One read of development economics is the following: what works for one country won't necessarily work for a different country, in part because there are a host of institutional variables that are difficult to capture, both formal and informal.
For example, the importation of the US constitution to other countries seems to have failed in many cases. Why this is the case is a difficult question, but the lesson is clear: saying "well this seems to work here, let's try it somewhere else" is a fraught approach.
To me, this is why cross-country regressions and comparisons are so damn hard, and why they may have limited utility for our understanding of why some places got rich and others didn't.
I can't stop thinking about the parallels to the pandemic debate. It seems like some countries have gotten it right, but I wonder how generalizable those lessons are for othe countries. How would trying a South Korea-style approach work out in countries with bad govts, etc?

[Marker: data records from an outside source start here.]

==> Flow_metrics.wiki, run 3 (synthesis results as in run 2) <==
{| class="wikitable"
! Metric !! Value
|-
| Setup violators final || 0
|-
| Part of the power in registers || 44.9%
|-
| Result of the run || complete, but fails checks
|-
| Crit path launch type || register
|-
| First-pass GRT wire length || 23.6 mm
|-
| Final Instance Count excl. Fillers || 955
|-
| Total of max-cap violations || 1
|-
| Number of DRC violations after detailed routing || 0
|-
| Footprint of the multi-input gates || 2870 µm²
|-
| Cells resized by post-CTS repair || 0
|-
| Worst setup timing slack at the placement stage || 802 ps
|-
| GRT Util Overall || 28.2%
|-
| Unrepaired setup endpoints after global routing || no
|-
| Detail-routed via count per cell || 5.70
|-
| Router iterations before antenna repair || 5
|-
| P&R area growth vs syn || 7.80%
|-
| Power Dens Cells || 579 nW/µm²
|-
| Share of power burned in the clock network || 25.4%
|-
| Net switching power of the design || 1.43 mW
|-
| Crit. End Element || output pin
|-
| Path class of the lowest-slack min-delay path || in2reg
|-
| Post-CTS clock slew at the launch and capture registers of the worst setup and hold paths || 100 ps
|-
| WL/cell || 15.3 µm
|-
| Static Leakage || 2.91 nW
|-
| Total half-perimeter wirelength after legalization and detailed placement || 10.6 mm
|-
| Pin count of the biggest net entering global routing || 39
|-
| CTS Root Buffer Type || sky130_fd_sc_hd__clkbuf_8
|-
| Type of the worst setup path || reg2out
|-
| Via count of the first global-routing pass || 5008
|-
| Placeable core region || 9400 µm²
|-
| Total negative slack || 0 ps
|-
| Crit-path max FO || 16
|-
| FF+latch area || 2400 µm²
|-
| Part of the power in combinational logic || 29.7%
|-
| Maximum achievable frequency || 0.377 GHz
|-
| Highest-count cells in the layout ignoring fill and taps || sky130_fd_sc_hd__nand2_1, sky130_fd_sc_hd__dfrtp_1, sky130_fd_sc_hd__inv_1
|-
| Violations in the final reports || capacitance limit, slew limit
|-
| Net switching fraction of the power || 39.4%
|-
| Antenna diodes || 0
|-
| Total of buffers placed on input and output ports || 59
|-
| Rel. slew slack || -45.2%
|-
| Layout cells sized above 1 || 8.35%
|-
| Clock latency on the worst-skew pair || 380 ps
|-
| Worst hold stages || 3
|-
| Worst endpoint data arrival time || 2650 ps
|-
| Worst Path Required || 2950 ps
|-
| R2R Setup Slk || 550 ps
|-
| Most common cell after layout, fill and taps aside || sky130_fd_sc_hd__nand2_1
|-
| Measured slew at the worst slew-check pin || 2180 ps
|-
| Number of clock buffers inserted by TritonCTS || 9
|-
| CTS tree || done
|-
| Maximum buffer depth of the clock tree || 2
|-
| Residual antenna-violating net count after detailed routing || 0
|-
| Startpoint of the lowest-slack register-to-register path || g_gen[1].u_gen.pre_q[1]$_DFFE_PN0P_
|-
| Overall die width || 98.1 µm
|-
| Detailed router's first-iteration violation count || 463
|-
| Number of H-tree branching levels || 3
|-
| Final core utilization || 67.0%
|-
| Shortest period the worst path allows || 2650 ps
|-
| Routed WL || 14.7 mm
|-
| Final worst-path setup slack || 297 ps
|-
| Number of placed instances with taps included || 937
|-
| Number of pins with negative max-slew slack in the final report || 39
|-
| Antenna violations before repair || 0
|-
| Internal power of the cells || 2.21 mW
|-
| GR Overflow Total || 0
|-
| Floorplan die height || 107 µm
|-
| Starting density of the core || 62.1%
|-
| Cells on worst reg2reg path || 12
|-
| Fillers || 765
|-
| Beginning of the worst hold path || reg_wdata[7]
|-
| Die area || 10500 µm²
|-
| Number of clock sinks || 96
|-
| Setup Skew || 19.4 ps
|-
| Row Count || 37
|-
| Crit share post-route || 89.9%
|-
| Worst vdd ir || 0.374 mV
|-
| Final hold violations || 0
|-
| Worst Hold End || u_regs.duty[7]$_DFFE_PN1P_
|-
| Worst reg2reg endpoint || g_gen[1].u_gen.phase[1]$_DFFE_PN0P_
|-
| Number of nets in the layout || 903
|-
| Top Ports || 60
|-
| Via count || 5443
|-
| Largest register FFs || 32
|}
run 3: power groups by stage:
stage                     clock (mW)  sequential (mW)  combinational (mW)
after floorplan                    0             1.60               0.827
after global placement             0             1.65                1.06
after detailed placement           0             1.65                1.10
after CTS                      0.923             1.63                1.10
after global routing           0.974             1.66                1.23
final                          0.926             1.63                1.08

For that matter, how would a Swedish-style approach work out in the US? It's hard to tell. My sense would be "maybe not so great", it's questionable how well it has worked there, but even in the best of cases we should probably be much more cautious in pointing to "successes"
and claiming that their approach is the golden ticket and will be effective always and everywhere, etc.
Just like we shouldn't make naive cross-country comparisons w/ development policy, we shouldn't make naive comparisons w/ pandemic policy. Social science is, alas, hard.
Just like we shouldn't make naive cross-country comparisons w/ development policy, we shouldn't make naive comparisons w/ pandemic policy. Social science is, alas, hard.
I'm willing to say that some things seem obviously good. Like, test and trace if you can, wear masks, etc. But we all need to be thinking about if our preferred approaches rely on underlying variables that are tough to observe, and if we think those things are transferrable.
There are no shining cities on the hill-there are only tradeoffs and constraints. And those things are tough to get at even in the best of circumstances.